От штаба на тонконогом арабском жеребце отделился всадник. Белый мех отворота перетянутой красным кушаком суконной поддевки еще больше оттенял его смуглое лицо. На боку живописного конника болталась серебряная, в камнях, с золотыми разводами, редкостная шашка. Из-за матерчатого пояса торчала ручная граната-бутылка.
По команде «смирно» кавалеристы дружно шевельнулись и сразу же затихли. Каракута – это был он – пронесся стрелой мимо строя дивизиона. На лету бросил – выстрелил:
– Здорово, «черти»!
– Здорово, Сатана! – залпом ответили двести всадников.
Через минуту «черти» вытягивались в колонну по три. Впереди, покачиваясь в седле, гарцевал Сатана.

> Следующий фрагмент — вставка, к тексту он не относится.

`config.mk`:
```
export PLATFORM = sky130hd
export DESIGN_NAME = sqrt_csel_adder
export DESIGN_NICKNAME = d
export VERILOG_FILES = /design/src/rtl/csel_pkg.sv /design/src/rtl/csel_ripple.sv /design/src/rtl/csel_add_one.sv /design/src/rtl/csel_group_select.sv /design/src/rtl/sqrt_csel_adder.sv
export SDC_FILE = /design/constraint.sdc
export NUM_CORES = 1
export LEC_CHECK = 0
export BUFFER_PORTS_ARGS = -buffer_cell sky130_fd_sc_hd__buf_2
export CAP_MARGIN = 40
export CORE_ASPECT_RATIO = 1.1
export CORE_UTILIZATION = 48
export DETAILED_ROUTE_END_ITERATION = 12
export PLACE_DENSITY_LB_ADDON = 0.12
export SLEW_MARGIN = 20
export SYNTH_ARGS = -nofsm -noshare
export SYNTH_HDL_FRONTEND = slang
export SYNTH_HIERARCHICAL = 1
export SYNTH_SLANG_ARGS = --single-unit
```
`constraint.sdc`:
```
create_clock -name vclk -period 5.2
set_clock_uncertainty 0.05 [all_clocks]
set_input_delay 0.52 -clock vclk [all_inputs]
set_output_delay 0.52 -clock vclk [all_outputs]
set_load 0.1 [all_outputs]
```
===== config.mk =====
export PLATFORM = sky130hd
export DESIGN_NAME = async_rx
export DESIGN_NICKNAME = d
export VERILOG_FILES = /design/src/rtl/async_rx_pkg.sv /design/src/rtl/async_rx_sync.sv /design/src/rtl/async_rx_parity.sv /design/src/rtl/async_rx_frame.sv /design/src/rtl/async_rx.sv
export SDC_FILE = /design/constraint.sdc
export NUM_CORES = 1
export LEC_CHECK = 0
export BUFFER_PORTS_ARGS = -buffer_cell sky130_fd_sc_hd__buf_2
export CORE_MARGIN = 8
export CORE_UTILIZATION = 55
export CTS_BUF_LIST = sky130_fd_sc_hd__clkbuf_2 sky130_fd_sc_hd__clkbuf_4 sky130_fd_sc_hd__clkbuf_8
export CTS_CLUSTER_SIZE = 10
export DETAILED_ROUTE_END_ITERATION = 6
export GPL_TIMING_DRIVEN = 0
export PLACE_DENSITY = 0.74
export SETUP_SLACK_MARGIN = 0.4
export SYNTH_ARGS = -nofsm -noshare
export SYNTH_HDL_FRONTEND = slang
export SYNTH_HIERARCHICAL = 1
export SYNTH_SLANG_ARGS = --single-unit

===== constraint.sdc =====
create_clock -name clk -period 2.6 [get_ports clk]
set_clock_uncertainty 0.15 [all_clocks]
set_input_delay 0 -clock clk [delete_from_list [all_inputs] [get_ports clk]]
set_output_delay 0 -clock clk [all_outputs]
set_load 0.01 [all_outputs]

===== src/rtl/async_rx_pkg.sv =====
package async_rx_pkg;
    typedef enum logic [2:0] {
        S_HUNT,
        S_START,
        S_DATA,
        S_PAR,
        S_STOP,
        S_FWAIT,
        S_BRK
    } rx_state_e;
endpackage
--- config.mk ---
export PLATFORM = sky130hd
export DESIGN_NAME = pwm_deadtime_gen
export DESIGN_NICKNAME = d
export VERILOG_FILES = /design/src/rtl/pwmdt_pkg.sv /design/src/rtl/pwmdt_cycle_map.sv /design/src/rtl/pwmdt_timer.sv /design/src/rtl/pwm_deadtime_gen.sv
export SDC_FILE = /design/constraint.sdc
export NUM_CORES = 1
export LEC_CHECK = 0
export ABC_CLOCK_PERIOD_IN_PS = 3900
export BUFFER_PORTS_ARGS = -buffer_cell sky130_fd_sc_hd__buf_2
export CAP_MARGIN = 10
export CORE_MARGIN = 1
export CORE_UTILIZATION = 55
export DETAILED_ROUTE_END_ITERATION = 10
export PLACE_DENSITY = 0.72
export SLEW_MARGIN = 20
export SYNTH_ARGS = -nofsm -noshare
export SYNTH_HDL_FRONTEND = slang
export SYNTH_HIERARCHICAL = 1
export SYNTH_SLANG_ARGS = --single-unit
export TNS_END_PERCENT = 10
--- constraint.sdc ---
create_clock -name clk -period 3.9 [get_ports clk]
set_input_delay 0.195 -clock clk [delete_from_list [all_inputs] [get_ports clk]]
set_output_delay 0.195 -clock clk [all_outputs]
set_load 0.01 [all_outputs]
--- src/rtl/pwmdt_pkg.sv ---
package pwmdt_pkg;

   localparam int unsigned CODE_W    = 4;
   localparam int unsigned NUM_CODES = 1 << CODE_W;
   localparam int unsigned FINE_LAST = 10;   // last code on the 50 ns grid
   localparam int unsigned FINE_NS   = 50;
   localparam int unsigned COARSE_NS = 100;
   localparam int unsigned MAX_NS    = 1000;

   // Nanoseconds selected by a code: 50 ns grid, then 100 ns grid.
   function automatic int unsigned code_to_ns(input int unsigned code);
      if (code <= FINE_LAST)
         return code * FINE_NS;
      return FINE_LAST * FINE_NS + (code - FINE_LAST) * COARSE_NS;
   endfunction

   // Nanoseconds to clock cycles, rounded up.
   function automatic int unsigned ns_to_cycles(input int unsigned ns,
                                                input int unsigned freq_hz);
      longint unsigned prod;
      prod = longint'(ns) * longint'(freq_hz) + 64'd999_999_999;
      return int'(prod / 64'd1_000_000_000);
   endfunction

endpackage

--- src/rtl/pwmdt_cycle_map.sv ---
module pwmdt_cycle_map
   import pwmdt_pkg::*;
#(
   parameter int unsigned CLK_FREQ_HZ = 100_000_000,
   parameter int unsigned CNT_W       = 7,
   parameter bit          USE_TABLE   = 1'b1
) (
   input  logic [CODE_W-1:0] code,
   output logic [CNT_W-1:0]  cycles
);

   generate
      if (USE_TABLE) begin : g_table
         logic [CNT_W-1:0] rom [NUM_CODES];
         for (genvar g = 0; g < NUM_CODES; g++) begin : g_entry
            assign rom[g] = CNT_W'(ns_to_cycles(code_to_ns(g), CLK_FREQ_HZ));
         end
         assign cycles = rom[code];
      end else begin : g_arith
         always_comb begin
            cycles = CNT_W'(ns_to_cycles(code_to_ns(int'(code)), CLK_FREQ_HZ));
         end
      end
   endgenerate

endmodule

--- src/rtl/pwmdt_timer.sv ---
module pwmdt_timer #(
   parameter int unsigned CNT_W = 7
) (
   input  logic             clk,
   input  logic             rst_n,
   input  logic             load,
   input  logic [CNT_W-1:0] load_val,
   output logic             busy,
   output logic             expire
);

   logic [CNT_W-1:0] remain_q;

   always_ff @(posedge clk or negedge rst_n) begin
      if (!rst_n)
         remain_q <= '0;
      else if (load)
         remain_q <= load_val;
      else if (remain_q != '0)
         remain_q <= remain_q - CNT_W'(1);
   end

   assign busy   = (remain_q != '0);
   assign expire = (remain_q == CNT_W'(1));

endmodule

– Товарищ комиссар! – к Боровому на тощем, замученном коне приблизился подтянутый голубоглазый командир. – Имею честь явиться, помощник командира дивизиона Ромашка. Только вот он, – голубоглазый кивнул в сторону Каракуты, – меня не признает. Вчера пол-дня митинговали. Решали, принимать или не принимать присланных штабом дивизии начальников. Вот и болтаюсь за дивизионом, как подкидыш, – ни туда ни сюда.
– Обождите до завтра, товарищ Ромашка, – успокоил его политкомдив.
После осмотра части Боровой с Булатом и Дындиком явились в ее штаб. Каракута, скинувший уже с себя свое атаманское одеяние, в атласной рубахе, подпоясанной кавказским пояском, поглаживая аккуратно подстриженные усики, нагловато косясь на комиссара, начал первый:
– Ты, товарищ Боровой, думал, что если моя братва глушит гранатой рыбу, то она дисциплины не знает. Видал, за пять минут слетелись мои боевые орлы…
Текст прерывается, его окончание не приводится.